Initial thickness (2 seconds after a blink) and thinning rates are summarized in Table 1. Values given are means ± SD. Whereas, as noted above, there was a significant difference in thinning rates, no significant difference in initial thickness was observed. 
Table 1.
 
Initial Thickness (2 Seconds after a Blink) and Thinning Rates in Free Air and with Wearing Goggles
Table 1.
 
Initial Thickness (2 Seconds after a Blink) and Thinning Rates in Free Air and with Wearing Goggles
Free Air* Goggles* P
Initial thickness (μm) 3.46 ± 0.83 3.54 ± 0.83 0.53
Thinning rate (μm/min) 3.22 ± 4.27 −0.16 ± 1.78 <0.0001
Whereas the subject of Figure 1, who would be classified as mild dry eye by his OSDI score, had a particularly rapid thinning rate, the mean thinning rate for the four subjects with an OSDI score over 22 was 5.75 μm/min, which is slightly but not significantly above the overall mean. It should be noted that although dry eye subjects were not excluded, the study was not powered to show a difference between dry eyes and normal eyes. 
Conclusions
The main conclusion of this study is summarized in Figure 2 and Table 1, namely, that wearing air-tight goggles eliminates or greatly reduces tear film thinning rates. Of the three possible mechanisms of tear film thinning—evaporation, flow into the epithelium, and tangential flow—only evaporation would be expected to be eliminated or reduced by wearing goggles. Transient thinning or thickening of the tear film immediately after a blink is probably related to the upward drift of the tear film, 2,7,9 but the current results support the proposal that later thinning, which is a rather linear function of time, is largely due to evaporation. We propose that this steady linear thinning is present throughout the interblink interval and that any transient change after a blink is superimposed on this linear thinning. 
If tear thinning is mainly due to evaporation, this implies that evaporation in our conditions was considerably faster than most values reported in the literature. For example, Tomlinson et al., 10 in a meta-analysis of evaporation measurements, found average rates of 13.57 and 21.05 × 10−7 g/cm2/s in normal and dry eyes, respectively. Assuming that 1 gram of water is equivalent to 1 cm3, these evaporation rates would correspond to thinning rates of 0.81 and 1.26 μm/min, respectively, both of which are considerably less than the mean thinning rate (in free air) of 3.22 μm/min reported here.
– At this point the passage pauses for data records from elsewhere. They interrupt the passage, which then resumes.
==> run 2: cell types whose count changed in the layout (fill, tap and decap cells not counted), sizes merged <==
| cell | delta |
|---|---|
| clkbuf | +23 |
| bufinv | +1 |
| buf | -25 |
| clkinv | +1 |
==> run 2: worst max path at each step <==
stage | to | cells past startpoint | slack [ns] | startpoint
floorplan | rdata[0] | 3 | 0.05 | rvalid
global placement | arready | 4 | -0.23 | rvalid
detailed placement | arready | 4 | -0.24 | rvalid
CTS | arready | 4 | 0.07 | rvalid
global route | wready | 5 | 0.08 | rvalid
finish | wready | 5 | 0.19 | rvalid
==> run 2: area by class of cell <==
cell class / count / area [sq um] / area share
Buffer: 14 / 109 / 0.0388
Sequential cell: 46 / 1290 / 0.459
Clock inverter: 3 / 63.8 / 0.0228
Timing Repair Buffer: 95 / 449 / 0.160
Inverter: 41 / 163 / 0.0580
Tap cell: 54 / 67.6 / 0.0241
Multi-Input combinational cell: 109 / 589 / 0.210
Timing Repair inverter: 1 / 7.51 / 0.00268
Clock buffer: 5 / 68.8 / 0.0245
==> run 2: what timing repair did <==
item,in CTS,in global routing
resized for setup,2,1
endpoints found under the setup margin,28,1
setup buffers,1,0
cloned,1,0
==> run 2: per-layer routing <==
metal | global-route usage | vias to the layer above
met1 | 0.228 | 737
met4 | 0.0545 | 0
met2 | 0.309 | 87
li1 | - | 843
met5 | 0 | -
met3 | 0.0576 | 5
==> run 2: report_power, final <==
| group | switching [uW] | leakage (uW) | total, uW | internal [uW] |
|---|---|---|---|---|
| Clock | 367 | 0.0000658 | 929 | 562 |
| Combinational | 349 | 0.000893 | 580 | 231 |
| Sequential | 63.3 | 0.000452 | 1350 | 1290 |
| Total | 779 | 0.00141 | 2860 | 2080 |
`src/rtl/obj_pkg.sv`:
```
/*
 * object table dma shared definitions
 * table geometry, register map, sequencer states and attribute word layout
 */
package obj_pkg;

    // one bank of the object table, in 16-bit words
    localparam int TABLE_WORDS = 1024;
    localparam int TABLE_AW    = $clog2(TABLE_WORDS);
    // words per object entry, word 3 is the attribute word
    localparam int ENTRY_WORDS = 4;
    localparam int ENTRY_AW    = $clog2(ENTRY_WORDS);
    // video ram word address width
    localparam int VADDR_W = 17;
    // attribute code that closes the table
    localparam logic [7:0] END_CODE = 8'hFF;

    // axi-lite register map, byte offsets
    localparam int REG_AW = 4;
    localparam logic [REG_AW-1:0] REG_CTRL   = 4'h0;
    localparam logic [REG_AW-1:0] REG_BASE   = 4'h4;
    localparam logic [REG_AW-1:0] REG_STATUS = 4'h8;

    // dma sequencer states
    localparam logic [1:0] ST_IDLE  = 2'd0;
    localparam logic [1:0] ST_GRANT = 2'd1;
    localparam logic [1:0] ST_COPY  = 2'd2;
    localparam logic [1:0] ST_FILL  = 2'd3;

    // attribute word, seen as a raw word or as code over low byte
    typedef union packed {
        logic [15:0] raw;
        struct packed {
            logic [7:0] code;
            logic [7:0] low;
        } fields;
    } obj_attr_t;

endpackage

```
`src/rtl/obj_dma.sv`:
```
/*
 * object table dma sequencer
 * on vblank takes the video bus, copies the table in 3,2,1,0 entry order,
 * stops on the end code and zero-fills the rest of the write bank
 */
`timescale 1ns/1ps

module obj_dma (
    input  logic                               clk,
    input  logic                               rst,
    input  logic                               enable,
    input  logic                               vblank,
    input  logic [15:0]                        table_base,
    // bus sharing
    output logic                               busreq,
    input  logic                               busack,
    // video ram read
    output logic                               vram_cs,
    output logic [obj_pkg::VADDR_W-1:0]        vram_addr,
    input  logic [15:0]                        vram_data,
    input  logic                               vram_ok,
    // table write
    output logic                               wr_en,
    output logic [obj_pkg::TABLE_AW-1:0]       wr_addr,
    output logic [15:0]                        wr_data,
    output logic                               wr_bank,
    // status
    output logic                               busy,
    output logic                               bank,
    output logic [obj_pkg::TABLE_AW:0]         word_count
);

    logic [1:0]                   st;
    logic [obj_pkg::VADDR_W-1:0]  vram_cnt;
    logic [obj_pkg::TABLE_AW:0]   wcnt;
    logic                         wait_cycle;
    logic                         vblank_q;
    logic                         start;
    logic                         take;
    logic                         is_end;
    logic                         store;
    logic                         fill_wr;
    obj_pkg::obj_attr_t           attr;

    assign attr.raw = vram_data;
    // counters run 0,1,2,3 but the low address bits are inverted
    assign vram_addr = {vram_cnt[obj_pkg::VADDR_W-1:obj_pkg::ENTRY_AW],
                        ~vram_cnt[obj_pkg::ENTRY_AW-1:0]};
    assign wr_bank = ~bank;
    assign busy    = (st != obj_pkg::ST_IDLE);

    // only a fresh vblank edge in idle starts a copy
    assign start = vblank && !vblank_q && enable && (st == obj_pkg::ST_IDLE);
    // skip the cycle right after a word so an old ok is not taken twice
    assign take  = (st == obj_pkg::ST_COPY) && vram_ok && !wait_cycle;
    // end code only counts in the attribute word, first of each entry
    assign is_end = take && (wcnt[obj_pkg::ENTRY_AW-1:0] == '0)
                    && (attr.fields.code == obj_pkg::END_CODE);
    assign store   = take && !is_end;
    assign fill_wr = (st == obj_pkg::ST_FILL) && !wcnt[obj_pkg::TABLE_AW];

    always_ff @(posedge clk or posedge rst) begin
        if (rst) vblank_q <= 1'b0;
        else     vblank_q <= vblank;
    end

    always_ff @(posedge clk or posedge rst) begin
        if (rst) begin
            // reset clears bank 1 while bank 0 is shown
            st         <= obj_pkg::ST_FILL;
            wcnt       <= '0;
            vram_cnt   <= '0;
            bank       <= 1'b0;
            busreq     <= 1'b0;
            vram_cs    <= 1'b0;
            wr_en      <= 1'b0;
            wait_cycle <= 1'b0;
            word_count <= '0;
        end else begin
            wr_en <= store || fill_wr;
            case (st)
                obj_pkg::ST_IDLE: begin
                    if (start) begin
                        busreq   <= 1'b1;
                        bank     <= ~bank;
                        vram_cnt <= {table_base[9:1], 8'd0};
                        wcnt     <= '0;
                        st       <= obj_pkg::ST_GRANT;
                    end
                end
                obj_pkg::ST_GRANT: begin
                    // no read until the arbiter hands over the bus
                    if (busack) begin
                        vram_cs    <= 1'b1;
                        wait_cycle <= 1'b0;
                        st         <= obj_pkg::ST_COPY;
                    end
                end
                obj_pkg::ST_COPY: begin
                    wait_cycle <= 1'b0;
                    if (is_end) begin
                        busreq     <= 1'b0;
                        vram_cs    <= 1'b0;
                        word_count <= wcnt;
                        st         <= obj_pkg::ST_FILL;
                    end else if (store) begin
                        vram_cnt   <= vram_cnt + 1'b1;
                        wcnt       <= wcnt + 1'b1;
                        wait_cycle <= 1'b1;
                        // whole table read, nothing left to fill
                        if (wcnt == (obj_pkg::TABLE_AW + 1)'(obj_pkg::TABLE_WORDS - 1)) begin
                            busreq     <= 1'b0;
                            vram_cs    <= 1'b0;
                            word_count <= wcnt + 1'b1;
                            st         <= obj_pkg::ST_FILL;
                        end
                    end
                end
                default: begin
                    // fill until the counter passes the last word
                    if (fill_wr) wcnt <= wcnt + 1'b1;
                    else         st   <= obj_pkg::ST_IDLE;
                end
            endcase
        end
    end

    // write payload, copied word or zero
    always_ff @(posedge clk) begin
        if (store || fill_wr) begin
            wr_addr <= {wcnt[obj_pkg::TABLE_AW-1:obj_pkg::ENTRY_AW],
                        ~wcnt[obj_pkg::ENTRY_AW-1:0]};
            wr_data <= store ? vram_data : 16'h0000;
        end
    end

    // bus is not released with a read still in flight
    a_busreq_hold: assert property (@(posedge clk) disable iff (rst)
        $fell(busreq) |-> !$past(vram_cs && !vram_ok));
    // idle means the table is left alone
    a_idle_quiet: assert property (@(posedge clk) disable iff (rst)
        (st == obj_pkg::ST_IDLE) |-> !wr_en);

endmodule

```
File: config.mk
export PLATFORM = sky130hd
export DESIGN_NAME = fu_ctrl_flat
export DESIGN_NICKNAME = d
export VERILOG_FILES = /design/src/rtl/fu_pkg.sv /design/src/rtl/fu_if.sv /design/src/rtl/fu_ctrl.sv /design/src/flat_wrapper.sv
export SDC_FILE = /design/constraint.sdc
export NUM_CORES = 1
export LEC_CHECK = 0
export BUFFER_PORTS_ARGS = -buffer_cell sky130_fd_sc_hd__buf_2
export CORE_AREA = 2 2 126 128
export CTS_CLUSTER_SIZE = 16
export DETAILED_ROUTE_END_ITERATION = 8
export DIE_AREA = 0 0 128 130
export GPL_TIMING_DRIVEN = 0
export PLACE_DENSITY = 0.53
export SETUP_SLACK_MARGIN = 0.05
export SKIP_CTS_REPAIR_TIMING = 1
export SLEW_MARGIN = 40
export SYNTH_ARGS = -nofsm -noshare
export SYNTH_HDL_FRONTEND = slang
export SYNTH_SLANG_ARGS = --single-unit
export TNS_END_PERCENT = 100
File: constraint.sdc
create_clock -name clk -period 2.9 [get_ports clk]
set_clock_uncertainty 0.05 [all_clocks]
set_input_delay 0.58 -clock clk [delete_from_list [all_inputs] [get_ports clk]]
set_output_delay 0.58 -clock clk [all_outputs]
set_load 0.05 [all_outputs]
===== src/rtl/fu_pkg.sv =====
`default_nettype none

package fu_pkg;

	localparam int XLEN        = 64;
	localparam int PRF_IDX_W   = 6;
	localparam int ROB_IDX_W   = 6;	// includes wrap bit
	localparam int MULT_STAGES = 3;
	localparam int MULT_PART_W = (XLEN + MULT_STAGES - 1) / MULT_STAGES;	// opb bits per stage

	typedef logic [XLEN-1:0]      word_t;
	typedef logic [PRF_IDX_W-1:0] prf_tag_t;
	typedef logic [ROB_IDX_W-1:0] rob_idx_t;

	localparam prf_tag_t ZERO_REG = prf_tag_t'(31);	// no register write

	typedef enum logic [1:0] {
		SEL_NONE,
		SEL_ALU,
		SEL_BR,
		SEL_MULT
	} fu_sel_e;

	typedef enum logic [3:0] {
		OP_ADD,
		OP_SUB,
		OP_AND,
		OP_OR,
		OP_XOR,
		OP_SLL,
		OP_SRL,
		OP_CMPEQ,
		OP_CMPLT,
		OP_MULQ,
		OP_BEQ,
		OP_BNE,
		OP_BLT,
		OP_JMP
	} fu_op_e;

endpackage

`default_nettype wire


===== src/rtl/fu_if.sv =====
`timescale 1ns/100ps
`default_nettype none

// issue bundle, shared by all units
interface fu_issue_if import fu_pkg::*; ();
	fu_op_e   op;
	word_t    opa;
	word_t    opb;
	prf_tag_t dest_tag;
	rob_idx_t rob_idx;
	word_t    npc;

	modport src  (output op, opa, opb, dest_tag, rob_idx, npc);
	modport unit (input  op, opa, opb, dest_tag, rob_idx, npc);
endinterface

// one per unit, result moves on vld && grant
interface fu_result_if import fu_pkg::*; ();
	logic     vld;
	logic     wr_en;
	prf_tag_t tag;
	word_t    value;
	rob_idx_t rob_idx;
	logic     grant;

	modport unit (output vld, wr_en, tag, value, rob_idx, input grant);
	modport arb  (input vld, wr_en, tag, value, rob_idx, output grant);
endinterface

`default_nettype wire


===== src/rtl/fu_br.sv =====
`timescale 1ns/100ps
`default_nettype none

module fu_br import fu_pkg::*; (
	input  logic      clk,
	input  logic      reset_i,
	input  logic      start_i,
	input  logic      flush_i,
	fu_issue_if.unit  iss,
	fu_result_if.unit res,
	output logic      br_taken_o,
	output word_t     br_target_o
);

	logic     taken;
	logic     link;
	logic     vld_q;
	logic     taken_q;
	logic     link_q;
	word_t    target_q;
	word_t    npc_q;
	prf_tag_t tag_q;
	rob_idx_t rob_q;

	always_comb begin
		case (iss.op)
			OP_BEQ:  taken = (iss.opa == '0);
			OP_BNE:  taken = (iss.opa != '0);
			OP_BLT:  taken = iss.opa[XLEN-1];	// sign bit
			OP_JMP:  taken = 1'b1;
			default: taken = 1'b0;
		endcase
	end

	// only jumps link, and never to the zero register
	assign link = (iss.op == OP_JMP) && (iss.dest_tag != ZERO_REG);

	always_ff @(posedge clk) begin
		if (reset_i || flush_i)
			vld_q <= 1'b0;
		else if (start_i)
			vld_q <= 1'b1;
		else if (res.grant)
			vld_q <= 1'b0;
	end

	always_ff @(posedge clk) begin
		if (start_i) begin
			taken_q  <= taken;
			link_q   <= link;
			target_q <= (iss.op == OP_JMP) ? iss.opb : iss.npc + iss.opb;
			npc_q    <= iss.npc;
			tag_q    <= iss.dest_tag;
			rob_q    <= iss.rob_idx;
		end
	end

	assign res.vld     = vld_q;
	assign res.wr_en   = vld_q & link_q;
	assign res.tag     = tag_q;
	assign res.value   = npc_q;	// link value
	assign res.rob_idx = rob_q;
	assign br_taken_o  = vld_q & taken_q;
	assign br_target_o = target_q;

endmodule

`default_nettype wire


===== src/flat_wrapper.sv =====
// flat-port wrapper written by rule: the top's interface ports become plain ports
module fu_br_flat import fu_pkg::*;
  (clk, reset_i, start_i, flush_i, br_taken_o, br_target_o, iss_op, iss_opa, iss_opb, iss_dest_tag, iss_rob_idx, iss_npc, res_vld, res_wr_en, res_tag, res_value, res_rob_idx, res_grant);
  fu_issue_if iss_i ();
  fu_result_if res_i ();
  input  logic clk;
  input  logic reset_i;
  input  logic start_i;
  input  logic flush_i;
  output logic br_taken_o;
  output word_t br_target_o;
  input wire logic [$bits(iss_i.op)-1:0] iss_op;
  input wire logic [$bits(iss_i.opa)-1:0] iss_opa;
  input wire logic [$bits(iss_i.opb)-1:0] iss_opb;
  input wire logic [$bits(iss_i.dest_tag)-1:0] iss_dest_tag;
  input wire logic [$bits(iss_i.rob_idx)-1:0] iss_rob_idx;
  input wire logic [$bits(iss_i.npc)-1:0] iss_npc;
  output wire logic [$bits(res_i.vld)-1:0] res_vld;
  output wire logic [$bits(res_i.wr_en)-1:0] res_wr_en;
  output wire logic [$bits(res_i.tag)-1:0] res_tag;
  output wire logic [$bits(res_i.value)-1:0] res_value;
  output wire logic [$bits(res_i.rob_idx)-1:0] res_rob_idx;
  input wire logic [$bits(res_i.grant)-1:0] res_grant;
  assign iss_i.op = iss_op;
  assign iss_i.opa = iss_opa;
  assign iss_i.opb = iss_opb;
  assign iss_i.dest_tag = iss_dest_tag;
  assign iss_i.rob_idx = iss_rob_idx;
  assign iss_i.npc = iss_npc;
  assign res_vld = res_i.vld;
  assign res_wr_en = res_i.wr_en;
  assign res_tag = res_i.tag;
  assign res_value = res_i.value;
  assign res_rob_idx = res_i.rob_idx;
  assign res_i.grant = res_grant;
  fu_br u_core (.clk(clk), .reset_i(reset_i), .start_i(start_i), .flush_i(flush_i), .iss(iss_i), .res(res_i), .br_taken_o(br_taken_o), .br_target_o(br_target_o));
endmodule
--- src/hdl/fetch_unit.sv ---
// program counter, absolute branch target table and run/halt fsm
`timescale 1ns/1ps

module fetch_unit import cpu_pkg::*; #(
  parameter int D = PC_W
) (
  input  logic         clk,
  input  logic         arst_n,
  input  logic         req,               // start pulse
  input  operand_t     operand,
  input  logic         zero_q,
  input  logic         pari_q,
  ctrl_if.fetch        ctl,
  output logic [D-1:0] prog_ctr,
  output logic         running,
  output logic         done
);

  typedef logic [D-1:0] pc_t;

  fetch_state_e state_q, state_nxt;
  pc_t          pc_q, pc_nxt;
  pc_t          jr_target;
  pc_t          target_lut [32];          // absolute branch targets
  logic         abs_taken;

  // landing pads every 4 words, entry k -> address 4k
  always_comb begin
    for (int k = 0; k < 32; k++) begin
      target_lut[k] = pc_t'(k * 4);
    end
  end

  assign abs_taken = (ctl.branch_abs[0] & zero_q)
                   | (ctl.branch_abs[1] & pari_q);         // BZ / BPO condition
  assign jr_target = pc_q + {{(D-5){operand[4]}}, operand}; // sign-extended offset

  always_comb begin
    state_nxt = state_q;
    pc_nxt    = pc_q;                                     // hold unless running
    case (state_q)
      IDLE, HALTED: begin
        if (req) begin
          state_nxt = RUN;
          pc_nxt    = '0;                                 // restart at 0
        end
      end
      RUN: begin
        if (ctl.halt)            state_nxt = HALTED;      // pc frozen on HALT
        else if (ctl.branch_rel) pc_nxt = jr_target;
        else if (abs_taken)      pc_nxt = target_lut[operand];
        else                     pc_nxt = pc_q + pc_t'(1);
      end
      default: state_nxt = IDLE;
    endcase
  end

  always_ff @(posedge clk or negedge arst_n) begin
    if (!arst_n) begin
      state_q <= IDLE;
      pc_q    <= '0;
    end else begin
      state_q <= state_nxt;
      pc_q    <= pc_nxt;
    end
  end

  assign prog_ctr = pc_q;
  assign running  = (state_q == RUN);
  assign done     = (state_q == HALTED);      // level until next req

  // nothing but req may move the pc outside RUN
  assert property (@(posedge clk) disable iff (!arst_n)
    (state_q != RUN && !req) |=> $stable(pc_q))
    else $error("fetch_unit: pc changed while not running");

endmodule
As discussed previously, 6 we think that the origin of this discrepancy is that evaporation rate measurements are typically performed using preocular chambers, which restrict air flow over the tear film surface, permitting a thick layer of humid air to build up, which retards evaporation. In our conditions, air flow over the cornea from convection, and ventilation reduces the thickness of this humid layer and hence increases evaporation. 
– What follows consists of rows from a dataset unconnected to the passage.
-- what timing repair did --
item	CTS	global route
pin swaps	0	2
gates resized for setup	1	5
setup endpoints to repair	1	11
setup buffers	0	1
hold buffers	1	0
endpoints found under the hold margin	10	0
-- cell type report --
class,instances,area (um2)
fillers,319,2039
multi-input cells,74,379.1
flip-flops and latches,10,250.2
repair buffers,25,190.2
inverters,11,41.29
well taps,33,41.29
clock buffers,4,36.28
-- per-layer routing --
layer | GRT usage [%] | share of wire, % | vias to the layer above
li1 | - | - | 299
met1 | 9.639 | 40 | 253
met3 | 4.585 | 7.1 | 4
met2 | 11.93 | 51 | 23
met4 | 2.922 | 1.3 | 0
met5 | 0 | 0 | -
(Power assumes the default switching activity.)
`config.mk`:
```
export PLATFORM = sky130hd
export DESIGN_NAME = image_mem
export DESIGN_NICKNAME = d
export VERILOG_FILES = /design/src/image_xform_pkg.sv /design/src/image_mem.sv
export SDC_FILE = /design/constraint.sdc
export NUM_CORES = 2
export LEC_CHECK = 0
export BUFFER_PORTS_ARGS = -buffer_cell sky130_fd_sc_hd__buf_2
export CAP_MARGIN = 20
export CELL_PAD_IN_SITES_DETAIL_PLACEMENT = 0
export CELL_PAD_IN_SITES_GLOBAL_PLACEMENT = 1
export CORE_MARGIN = 2
export CORE_UTILIZATION = 44
export DETAILED_ROUTE_END_ITERATION = 7
export PLACE_DENSITY = 0.85
export SLEW_MARGIN = 0
export SYNTH_ARGS = -nofsm -noshare
export SYNTH_HDL_FRONTEND = slang
export SYNTH_SLANG_ARGS = --single-unit
```
`constraint.sdc`:
```
create_clock -name clk -period 3.15 [get_ports clk]
set_input_delay 0.315 -clock clk [delete_from_list [all_inputs] [get_ports clk]]
set_output_delay 0.315 -clock clk [all_outputs]
set_load 0.01 [all_outputs]
```
`src/image_xform_pkg.sv`:
```
/*
 * image transform package
 * sizes of the 16x16 pixel image and its word layout, fill constants,
 * and the opcode, controller state and pixel operation encodings
 */

package image_xform_pkg;

   ////////////////////////////////////////
   // image geometry
   ////////////////////////////////////////

   // one pixel is a byte, four pixels per memory word
   localparam int PIX_W        = 8;
   localparam int WORD_W       = 32;
   localparam int PIX_PER_WORD = WORD_W / PIX_W;

   // 16 pixels per side, 4 words per image row
   localparam int IMG_DIM      = 16;
   localparam int NUM_WORDS    = (IMG_DIM * IMG_DIM) / PIX_PER_WORD;
   localparam int ADDR_W       = $clog2(NUM_WORDS);

   // extra top bit selects the rotate write-back phase
   localparam int CNT_W        = ADDR_W + 1;

   // one full scratchpad row, 16 pixels
   localparam int ROW_W        = IMG_DIM * PIX_W;

   ////////////////////////////////////////
   // constants
   ////////////////////////////////////////

   localparam logic [PIX_W-1:0]  PIX_STEP   = 8'd16;
   localparam logic [WORD_W-1:0] BLACK_WORD = '0;
   localparam logic [WORD_W-1:0] WHITE_WORD = '1;
   localparam logic [WORD_W-1:0] GREY_WORD  = {PIX_PER_WORD{8'hf0}};

   // status bits that carry information, rest read as zero
   localparam int STAT_W = 6;

   // host opcodes, codes 12 to 15 behave as nop
   typedef enum logic [3:0] {
      OP_NOP      = 4'd0,
      OP_LOADMEM  = 4'd1,
      OP_READMEM  = 4'd2,
      OP_READSTAT = 4'd3,
      OP_ALLBLACK = 4'd4,
      OP_ALLWHITE = 4'd5,
      OP_ALLGREY  = 4'd6,
      OP_DARKEN   = 4'd7,
      OP_LIGHTEN  = 4'd8,
      OP_INVERT   = 4'd9,
      OP_ROTCW    = 4'd10,
      OP_ROTCCW   = 4'd11
   } opcode_e;

   typedef enum logic [1:0] {ST_IDLE = 2'd0, ST_BUSY = 2'd1, ST_DONE = 2'd2} xform_state_e;

   typedef enum logic [1:0] {PX_PASS, PX_DARK, PX_LITE, PX_INVT} pixel_op_e;

endpackage

```
`src/image_mem.sv`:
```
/*
 * image memory
 * 64 words of four pixels, row 0 at the bottom, column 0 in the low byte.
 * selects the read address and write source per op, maps op to the
 * pixel alu code, and holds the registered host read data
 */

module image_mem (
   input  logic                                 clk,
   input  logic                                 rst_b,
   input  image_xform_pkg::opcode_e             op,
   input  logic                                 busy,
   input  logic [image_xform_pkg::CNT_W-1:0]    cnt,
   input  logic [image_xform_pkg::ADDR_W-1:0]   addr,
   input  logic [image_xform_pkg::WORD_W-1:0]   wdata,
   input  logic [image_xform_pkg::WORD_W-1:0]   px_word,
   input  logic [image_xform_pkg::WORD_W-1:0]   scratch_word,
   input  logic [image_xform_pkg::WORD_W-1:0]   stat_word,
   output logic [image_xform_pkg::WORD_W-1:0]   mem_word,
   output image_xform_pkg::pixel_op_e           px_op,
   output logic [image_xform_pkg::WORD_W-1:0]   rdata
);

   logic [image_xform_pkg::WORD_W-1:0] mem [image_xform_pkg::NUM_WORDS];

   logic [image_xform_pkg::ADDR_W-1:0] rd_addr;
   logic                               wr_en;
   logic [image_xform_pkg::ADDR_W-1:0] wr_addr;
   logic [image_xform_pkg::WORD_W-1:0] wr_data;

   // host address for a word read, sweep position otherwise
   assign rd_addr  = (op == image_xform_pkg::OP_READMEM) ? addr :
                     cnt[image_xform_pkg::ADDR_W-1:0];
   assign mem_word = mem[rd_addr];

   // pixel alu code
   always_comb
   begin
      case (op)
         image_xform_pkg::OP_DARKEN:  px_op = image_xform_pkg::PX_DARK;
         image_xform_pkg::OP_LIGHTEN: px_op = image_xform_pkg::PX_LITE;
         image_xform_pkg::OP_INVERT:  px_op = image_xform_pkg::PX_INVT;
         default:                     px_op = image_xform_pkg::PX_PASS;
      endcase
   end

   ////////////////////////////////////////
   // write source
   ////////////////////////////////////////

   always_comb
   begin
      wr_en   = 1'b0;
      wr_addr = cnt[image_xform_pkg::ADDR_W-1:0];
      wr_data = px_word;
      case (op)
         image_xform_pkg::OP_LOADMEM:
         begin
            wr_en   = busy;
            wr_addr = addr;
            wr_data = wdata;
         end
         image_xform_pkg::OP_ALLBLACK:
         begin
            wr_en   = busy;
            wr_data = image_xform_pkg::BLACK_WORD;
         end
         image_xform_pkg::OP_ALLWHITE:
         begin
            wr_en   = busy;
            wr_data = image_xform_pkg::WHITE_WORD;
         end
         image_xform_pkg::OP_ALLGREY:
         begin
            wr_en   = busy;
            wr_data = image_xform_pkg::GREY_WORD;
         end
         // alu result of the word just read
         image_xform_pkg::OP_DARKEN, image_xform_pkg::OP_LIGHTEN, image_xform_pkg::OP_INVERT:
            wr_en = busy;
         // rotated rows only in the second half of the sweep
         image_xform_pkg::OP_ROTCW, image_xform_pkg::OP_ROTCCW:
         begin
            wr_en   = busy && cnt[image_xform_pkg::CNT_W-1];
            wr_data = scratch_word;
         end
         default:
            wr_en = 1'b0;
      endcase
   end

   always_ff @(posedge clk or negedge rst_b)
   begin
      if (!rst_b)
         for (int i = 0; i < image_xform_pkg::NUM_WORDS; i++)
            mem[i] <= '0;
      else if (wr_en)
         mem[wr_addr] <= wr_data;
   end

   // host read data, word at the end of the readmem cycle or live status
   always_ff @(posedge clk or negedge rst_b)
   begin
      if (!rst_b)
         rdata <= '0;
      else if (busy && (op == image_xform_pkg::OP_READMEM))
         rdata <= mem_word;
      else if (op == image_xform_pkg::OP_READSTAT)
         rdata <= stat_word;
   end

   // outside busy the word at a held read address never changes
   a_no_write_idle : assert property (@(posedge clk) disable iff (!rst_b)
      !busy ##1 (rd_addr == $past(rd_addr)) |-> $stable(mem_word));

endmodule

```
---- Yosys cells after proc, flatten, opt, wreduce, memory -nomap -nowiden ----
Index checks and enable logic that the tools add are counted.
storage, ports and cells
  output and inout bits ................... 66
  register bits ........................... 2080
  word-level logic and storage cells ...... 100
operators by class
  reductions and logical operators ........ 6
  eq/ne operators ......................... 11
  order comparisons ....................... 3
  bitwise gates (word level) .............. 2
  muxes and demuxes ....................... 13
operators by type and width
  kind                count
  $bwmux 2048         1
  $bmux 32 s6         1
  $demux 32 s6        1
  $mux 32             5
  $pmux 32 s5         1
  $eq 4x3->1 const B  4
  $eq 4x4->1 const B  4
  $ge 7x7->1 const B  2
  $not 6->7           2
  $mux 6              2
  $eq 4x2->1 const B  2
  $lt 7x1->1 const B  1
  $reduce_or 7->1     1
  $pmux 2 s3          1
  $eq 4x1->1 const B  1
  $logic_and 1x1->1   3
  $pmux 1 s2          1
  $reduce_bool 2->1   1
  $reduce_or 2->1     1

---- Logic depth before layout (Yosys ltp) ----
  word-level depth ........................ 8
  mapped depth ............................ 15
  depth with buffers taken out ............ 8

---- Worst setup path before layout ----
OpenSTA, ideal clock, no wires.
  kind .................................... in2out
  from .................................... input op[3]
  to ...................................... output mem_word[23] (netlist bit)
  stages on the path ...................... 13
  arrival ................................. 3.060 ns
  path buffers ............................ 5
  setup slack ............................. -0.225 ns
  cells stage by stage .................... buf_2 > nor4b_4 > mux2i_1 > buf_2 > buf_2 > buf_2 > buf_2 > nand2_1 > a21oi_1 > nor4_1 > nor3_1 > a21oi_1 > a311oi_1
on the way
  cells in the longest elaborated chain, start to end .. 6
RTL lines
  item                                         RTL line         source
  from (decl)                                  image_mem.sv:11  input image_xform_pkg::opcode_e op,
  $eq 4x2->1                                   image_mem.sv:32  assign rd_addr = (op == image_xform_pkg::OP_READMEM) ? addr :
  $mux 6                                       image_mem.sv:32
  $not 6->7 (implied by the code)              image_mem.sv:34  assign mem_word = mem[rd_addr];
  $bmux 32 s6                                  image_mem.sv:34
  $mux 32 (implied by the code) (2 in series)  image_mem.sv:34
  to (decl)                                    image_mem.sv:19  output logic [image_xform_pkg::WORD_W-1:0] mem_word,
Every way passes these cells. The select of a mux whose other input is x is not followed.

---- Worst setup path after layout ----
  from .................................... input op[3]
  to ...................................... output mem_word[5] (netlist bit)
The elaborated chain is that of the path after synthesis.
In a review of methods for measuring trans-epidermal water loss, Imhof et al. 11 define a “saturation flux density” as the rate of evaporation that would be measured for a pure water surface; as an example, for a typical open-chamber evaporimeter, this rate would be approximately 83 g/m2/hr for skin temperature of 31°C, ambient temperature of 21°C, and relative humidity of 50% (their Fig. 7). Corrected for an eye surface temperature of 35°C, 12 this saturation rate would increase to 110 g/m2/h, equivalent to 1.83 μm/min. Thus an evaporation rate, in free air, equal to the thinning rate of this study, 3.22 μm/min or even equal to the very rapid thinning in Figure 1 (19.74 μm/min) would be recorded as <1.83 μm/min on this evaporimeter, in closer agreement with the values reported above for normal eyes and dry eyes. As noted previously, 6 we propose that the “ventilated chamber evaporimeter,” 13 which maintains a constant flow of air across the corneal surface, provides a value of evaporation rate closer to the free air condition than values from open-chamber or unventilated closed-chamber evaporimeters. In agreement with this, it may be noted that, for normal controls, the evaporation rate of Liu et al. 14 using the ventilated-chamber method, equivalent to 2.36 μm/min, is greater than that of other methods reported by Tomlinson et al. 10 and closer to our mean thinning rate value. 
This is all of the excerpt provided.